Marlow begins to recount a story about his journey into Africa. It is thus from Marlow’s perspective that the rest of Heart of Darkness is told – with occasional interjections by the unnamed framed narrator we hear from at the very beginning of the text.
Marlow explains to his listeners that his childhood “passion for maps” and his curiosity about the serpentine river that he saw snaking through the centre of Africa motivated his determination to visit the country. With the help of his enthusiastic Aunt, he obtains a job with a trading Company that will enable him to travel into Africa. Marlow travels across the Channel to a city he ominously refers to as the “sepulchral city” to sign his contract with the Company. Whilst waiting to meet the Company’s Director, he is greeted by two women “furiously knitting” black wool – allusions to the Fates that appear in Greek mythology. He also meets a doctor, who casually but portentously asks Marlow if there is any “madness” in his family. On this note Marlow sets out to Africa.
After travelling around the African coast in a French steamer, Marlow reaches the mouth of the river referenced earlier. A little up the river he finds the Company’s station, where he is astounded at the lack of work the Company seems to be undertaking. Here he also stumbles upon what becomes known as the grove of death’ – a copse in which the African natives, sickened by the work they have been forced to undertake by European colonisers, have crawled into to die. As he is heading back towards the station, an appalled Marlow meets the immaculately dressed but callous Company’s Accountant, whom he respects for his orderliness despite his complete indifference to the suffering of the natives above him. The Accountant introduces us to Mr Kurtz, though at this point little is known about the man.
Ten days later, Marlow sets off on a two-hundred-mile tramp to the Central Station. Here, one of the white pilgrims informs him that his steamer has sunk to the bottom of the river. Marlow also meets the General Manager, a man even colder than the Accountant, but otherwise unremarkable (though he possesses a smile that makes Marlow uneasy). Confused and frustrated, Marlow sets to work repairing his sunken ship, occasionally criticising the other employees of the Company (including a Brick-maker who has made very little bricks), and developing an interest in Mr Kurtz (now revealed to be the chief of the Inner Station where Marlow is headed).

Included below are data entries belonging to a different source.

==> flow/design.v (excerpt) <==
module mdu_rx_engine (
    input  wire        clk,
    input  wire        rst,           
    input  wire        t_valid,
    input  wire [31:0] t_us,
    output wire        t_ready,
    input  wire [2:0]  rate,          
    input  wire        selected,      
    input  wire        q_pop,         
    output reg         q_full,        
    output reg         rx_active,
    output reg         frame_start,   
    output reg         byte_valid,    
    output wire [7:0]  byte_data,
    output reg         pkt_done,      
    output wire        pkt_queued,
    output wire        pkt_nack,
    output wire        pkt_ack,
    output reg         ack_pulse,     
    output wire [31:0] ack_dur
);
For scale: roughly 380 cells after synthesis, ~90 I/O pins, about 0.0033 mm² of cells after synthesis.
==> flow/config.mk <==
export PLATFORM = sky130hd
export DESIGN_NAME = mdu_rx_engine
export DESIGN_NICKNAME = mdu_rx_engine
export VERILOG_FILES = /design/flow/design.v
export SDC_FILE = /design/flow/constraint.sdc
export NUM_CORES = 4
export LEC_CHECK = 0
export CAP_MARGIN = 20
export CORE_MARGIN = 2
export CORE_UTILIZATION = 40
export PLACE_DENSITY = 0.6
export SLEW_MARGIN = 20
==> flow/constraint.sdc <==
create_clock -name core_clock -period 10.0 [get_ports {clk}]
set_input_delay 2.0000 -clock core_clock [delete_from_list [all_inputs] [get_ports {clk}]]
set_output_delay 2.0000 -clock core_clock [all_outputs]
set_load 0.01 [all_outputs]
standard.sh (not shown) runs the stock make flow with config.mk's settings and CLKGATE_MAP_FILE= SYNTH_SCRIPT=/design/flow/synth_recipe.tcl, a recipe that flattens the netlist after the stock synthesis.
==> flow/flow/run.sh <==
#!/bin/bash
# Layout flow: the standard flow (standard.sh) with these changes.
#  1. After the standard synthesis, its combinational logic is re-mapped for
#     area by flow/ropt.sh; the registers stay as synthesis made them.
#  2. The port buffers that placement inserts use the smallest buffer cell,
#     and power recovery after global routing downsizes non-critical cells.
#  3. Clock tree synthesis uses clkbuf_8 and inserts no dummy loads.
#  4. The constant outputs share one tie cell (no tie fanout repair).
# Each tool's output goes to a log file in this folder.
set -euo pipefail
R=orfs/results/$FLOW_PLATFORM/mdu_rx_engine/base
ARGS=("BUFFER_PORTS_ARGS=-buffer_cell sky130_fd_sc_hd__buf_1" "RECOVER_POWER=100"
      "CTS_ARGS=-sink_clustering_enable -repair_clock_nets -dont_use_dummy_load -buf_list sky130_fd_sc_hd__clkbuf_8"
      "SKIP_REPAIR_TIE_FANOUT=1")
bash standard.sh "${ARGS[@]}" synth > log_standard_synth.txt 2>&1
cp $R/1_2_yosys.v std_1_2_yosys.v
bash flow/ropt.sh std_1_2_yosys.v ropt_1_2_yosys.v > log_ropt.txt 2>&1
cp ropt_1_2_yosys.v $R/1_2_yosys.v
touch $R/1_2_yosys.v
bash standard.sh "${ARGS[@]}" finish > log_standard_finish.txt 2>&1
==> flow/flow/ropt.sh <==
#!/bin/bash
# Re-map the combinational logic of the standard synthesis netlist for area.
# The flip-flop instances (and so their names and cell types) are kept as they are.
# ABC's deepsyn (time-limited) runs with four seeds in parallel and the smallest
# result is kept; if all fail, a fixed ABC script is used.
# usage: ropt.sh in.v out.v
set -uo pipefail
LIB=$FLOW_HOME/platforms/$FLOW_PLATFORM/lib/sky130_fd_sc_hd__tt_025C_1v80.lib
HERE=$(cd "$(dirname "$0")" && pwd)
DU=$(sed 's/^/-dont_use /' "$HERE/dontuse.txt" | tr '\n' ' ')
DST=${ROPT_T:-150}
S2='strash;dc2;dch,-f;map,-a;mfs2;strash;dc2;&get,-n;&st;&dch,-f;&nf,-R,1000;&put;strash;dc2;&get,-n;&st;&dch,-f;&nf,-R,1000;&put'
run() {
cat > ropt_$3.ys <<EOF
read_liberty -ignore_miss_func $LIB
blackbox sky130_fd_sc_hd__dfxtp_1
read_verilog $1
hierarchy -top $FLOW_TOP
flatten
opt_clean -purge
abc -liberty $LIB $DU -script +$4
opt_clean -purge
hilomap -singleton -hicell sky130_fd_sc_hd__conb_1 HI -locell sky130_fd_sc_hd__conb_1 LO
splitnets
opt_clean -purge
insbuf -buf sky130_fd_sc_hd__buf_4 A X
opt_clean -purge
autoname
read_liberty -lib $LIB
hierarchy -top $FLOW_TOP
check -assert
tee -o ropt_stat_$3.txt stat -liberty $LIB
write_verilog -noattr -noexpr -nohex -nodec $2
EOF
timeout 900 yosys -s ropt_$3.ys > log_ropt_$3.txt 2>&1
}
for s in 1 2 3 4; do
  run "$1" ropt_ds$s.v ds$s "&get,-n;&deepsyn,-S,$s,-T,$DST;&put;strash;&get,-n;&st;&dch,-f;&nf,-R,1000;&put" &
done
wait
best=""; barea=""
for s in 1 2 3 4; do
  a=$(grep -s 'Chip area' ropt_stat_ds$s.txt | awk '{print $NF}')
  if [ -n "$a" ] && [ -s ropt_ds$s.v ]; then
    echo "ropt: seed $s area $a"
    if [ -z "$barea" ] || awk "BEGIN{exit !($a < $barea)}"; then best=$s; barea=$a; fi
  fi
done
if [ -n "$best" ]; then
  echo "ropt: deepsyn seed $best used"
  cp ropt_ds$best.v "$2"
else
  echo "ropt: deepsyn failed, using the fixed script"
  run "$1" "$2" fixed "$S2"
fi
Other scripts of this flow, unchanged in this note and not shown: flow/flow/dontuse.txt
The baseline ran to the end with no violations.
What follows belongs to an exercise in optimizing a design on an open flow for small area, a short achievable clock period and few clock cycles per item; a production flow would make more cautious choices.
At most, simulation tests tie the RTL to the original design; equivalence was not proved.
No functional check of the RTL was part of runs 5 and 6.
Power is estimated from default activity; no workload was simulated.

## config.mk

```make
export PLATFORM = sky130hd
export DESIGN_NAME = wfg_divcalc
export DESIGN_NICKNAME = wfg_divcalc
export VERILOG_FILES = /design/flow/design.v
export SDC_FILE = /design/flow/constraint.sdc
export NUM_CORES = 4
export LEC_CHECK = 0
export CAP_MARGIN = 20
export CORE_MARGIN = 2
export CORE_UTILIZATION = 40
export PLACE_DENSITY = 0.6
export SLEW_MARGIN = 20
```

## design.v

```verilog
module wfg_divcalc (
    input  wire        clk,
    input  wire        rst,         
    input  wire        start,       
    input  wire [31:0] sysclk_hz,   
    input  wire [31:0] freq,        
    input  wire [31:0] len,         
    output wire        ready,
    output reg         done,        
    output wire [31:0] divider
);
    reg        mul;         
    reg        div;         
    reg        rdy;         
    reg  [5:0] count;       
    reg        nleft;       
    reg [31:0] xq;          
    reg [31:0] r;           
    reg        fovf;        
    reg        big;         
    reg [31:0] l;           
    reg [31:0] d;           
    assign ready   = rdy;
    assign divider = {xq[23:0], 8'h00};
    wire [31:0] sum;
    wire        sum_c;
    skl_add #(.W(32)) u_mul (.a(d), .b(r), .cin(1'b0), .s(sum), .cout(sum_c));
    wire        ovf_nxt = l[0] & (fovf | sum_c);
    wire        mul_end = (l[31:1] == 31'd0);
    wire        x1      = nleft & xq[31];
    wire [32:0] trial   = {r, x1};
    wire [32:0] diff;
    wire        q_bit;   
    skl_add #(.W(33)) u_div (.a(trial), .b(~{1'b0, d}), .cin(1'b1), .s(diff), .cout(q_bit));
    wire [31:0] r_step  = q_bit ? diff[31:0] : trial[31:0];
    wire  [7:0] x8      = nleft ? xq[31:24] : 8'h00;
    wire [31:0] lo8;
    wire        ge8;     
    skl_add #(.W(32)) u_cmp (.a({r[23:0], x8}), .b(~d), .cin(1'b1), .s(lo8), .cout(ge8));
    wire        skip    = ~ge8 && (r[31:24] == 8'd0) && (count >= 6'd16 || count == 6'd8);
    wire        hi_zero = (xq == 32'd0);    
    wire        clamp   = big | ((count == 6'd8) & hi_zero);
    wire  [5:0] cnt_m1  = count - 6'd1;
    wire  [5:0] cnt_m8  = count - 6'd8;
    wire  [5:0] cnt_nxt = skip ? cnt_m8 : cnt_m1;
    wire        last    = clamp | (count == 6'd1) | ((count == 6'd8) & skip);
    wire idle = ~mul & ~div;
    reg  mul_n, div_n, done_n;
    always @* begin
        mul_n  = mul;
        div_n  = div;
        done_n = 1'b0;
        if (idle) begin
            mul_n = start;
        end else if (mul) begin
            if (big) begin
                mul_n  = 1'b0;
                done_n = 1'b1;
            end else if (mul_end) begin
                mul_n  = 1'b0;
                div_n  = 1'b1;
            end
        end else if (last) begin
            div_n  = 1'b0;
            done_n = 1'b1;
        end
    end
    always @(posedge clk) begin
        if (rst) begin
            mul  <= 1'b0;
            div  <= 1'b0;
            rdy  <= 1'b1;
            done <= 1'b0;
        end else begin
            mul  <= mul_n;
            div  <= div_n;
            rdy  <= ~mul_n & ~div_n;
            done <= done_n;
        end
    end
    always @(posedge clk) begin
        if (idle) begin
            xq    <= sysclk_hz;
            r     <= freq;
            l     <= len;
            d     <= 32'd0;
            fovf  <= 1'b0;
            big   <= 1'b0;
            count <= 6'd40;
            nleft <= 1'b1;
        end else if (mul) begin
            r    <= mul_end ? 32'd0 : {r[30:0], 1'b0};
            l    <= {1'b0, l[31:1]};
            if (big) begin
                xq[23:0] <= 24'h000100;
            end else begin
                if (l[0]) d <= sum;
                fovf <= fovf | r[31];
                big  <= ovf_nxt;
            end
        end else begin
            r <= skip ? {r[23:0], x8} : r_step;
            l <= {1'b0, l[31:1]};
            if (clamp) begin
                xq[23:0] <= 24'h000100;
            end else begin
                count <= cnt_nxt;
                nleft <= skip ? (count > 6'd16) : (count > 6'd9);
                xq    <= skip ? {xq[23:0], 8'h00} : {xq[30:0], q_bit};
            end
        end
    end
endmodule
module skl_add #(parameter integer W = 32) (
    input  wire [W-1:0] a,
    input  wire [W-1:0] b,
    input  wire         cin,
    output wire [W-1:0] s,
    output wire         cout
);
    localparam integer N = W + 1;               
    localparam integer L = (N <= 2) ? 1 : (N <= 4) ? 2 : (N <= 8) ? 3 : (N <= 16) ? 4 : (N <= 32) ? 5 : 6;
    wire [N-1:0] g [0:L];
    wire [N-1:0] p [0:L];
    assign g[0] = {a & b, cin};
    assign p[0] = {a ^ b, 1'b0};
    genvar k, i;
    generate
        for (k = 0; k < L; k = k + 1) begin : lvl
            for (i = 0; i < N; i = i + 1) begin : pos
                if ((i >> k) & 1) begin : comb
                    localparam integer J = ((i >> k) << k) - 1;
                    assign g[k+1][i] = g[k][i] | (p[k][i] & g[k][J]);
                    assign p[k+1][i] = p[k][i] & p[k][J];
                end else begin : pass
                    assign g[k+1][i] = g[k][i];
                    assign p[k+1][i] = p[k][i];
                end
            end
        end
    endgenerate
    assign s    = p[0][W:1] ^ g[L][W-1:0];
    assign cout = g[L][W];
endmodule
```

Marlow sets off again up the river. Around eight miles from Kurtz’ station, after navigating through intense fog, he and his crew are attacked by a group of African natives on the shore (Marlow describes being “shot at” by “tiny arrows”). One of these arrows strikes and kills Marlow’s native helmsman. Already disillusioned, Marlow finally reaches the Inner Station, where he encounters an enthusiastic Russian man he likens to a harlequin. Hedonistic and excitable, the Russian hero-worships Mr Kurtz. However, when Marlow does encounter the enigmatic Kurtz, the brilliant man is so emaciated (both physically and psychologically) that he resembles an “ivory ball”. Having surrendered completely to his most avaricious and brutal instincts, Kurtz no longer appears human – though his voice remains eloquent and persuasive. After a strange incident during which Marlow – himself strangely captivated by the “spell of the wilderness”, and struck by a “pure abstract terror” – stops Kurtz from partaking in a midnight ritual involving drums and incantations, the steamboat again leaves the Inner Station, this time with Kurtz (who dies after uttering the final, esoteric phrase “the horror, the horror!”).
Disorientated and disenchanted, Marlow returns once again to the sepulchral city, where he visits Kurtz’s Intended. Still in mourning though over a year has passed since Kurtz’s death, the Intended appears both utterly pure and irrevocably dark – a reflection of the darkness at the very core of the civilising mission upon which Marlow had originally embarked.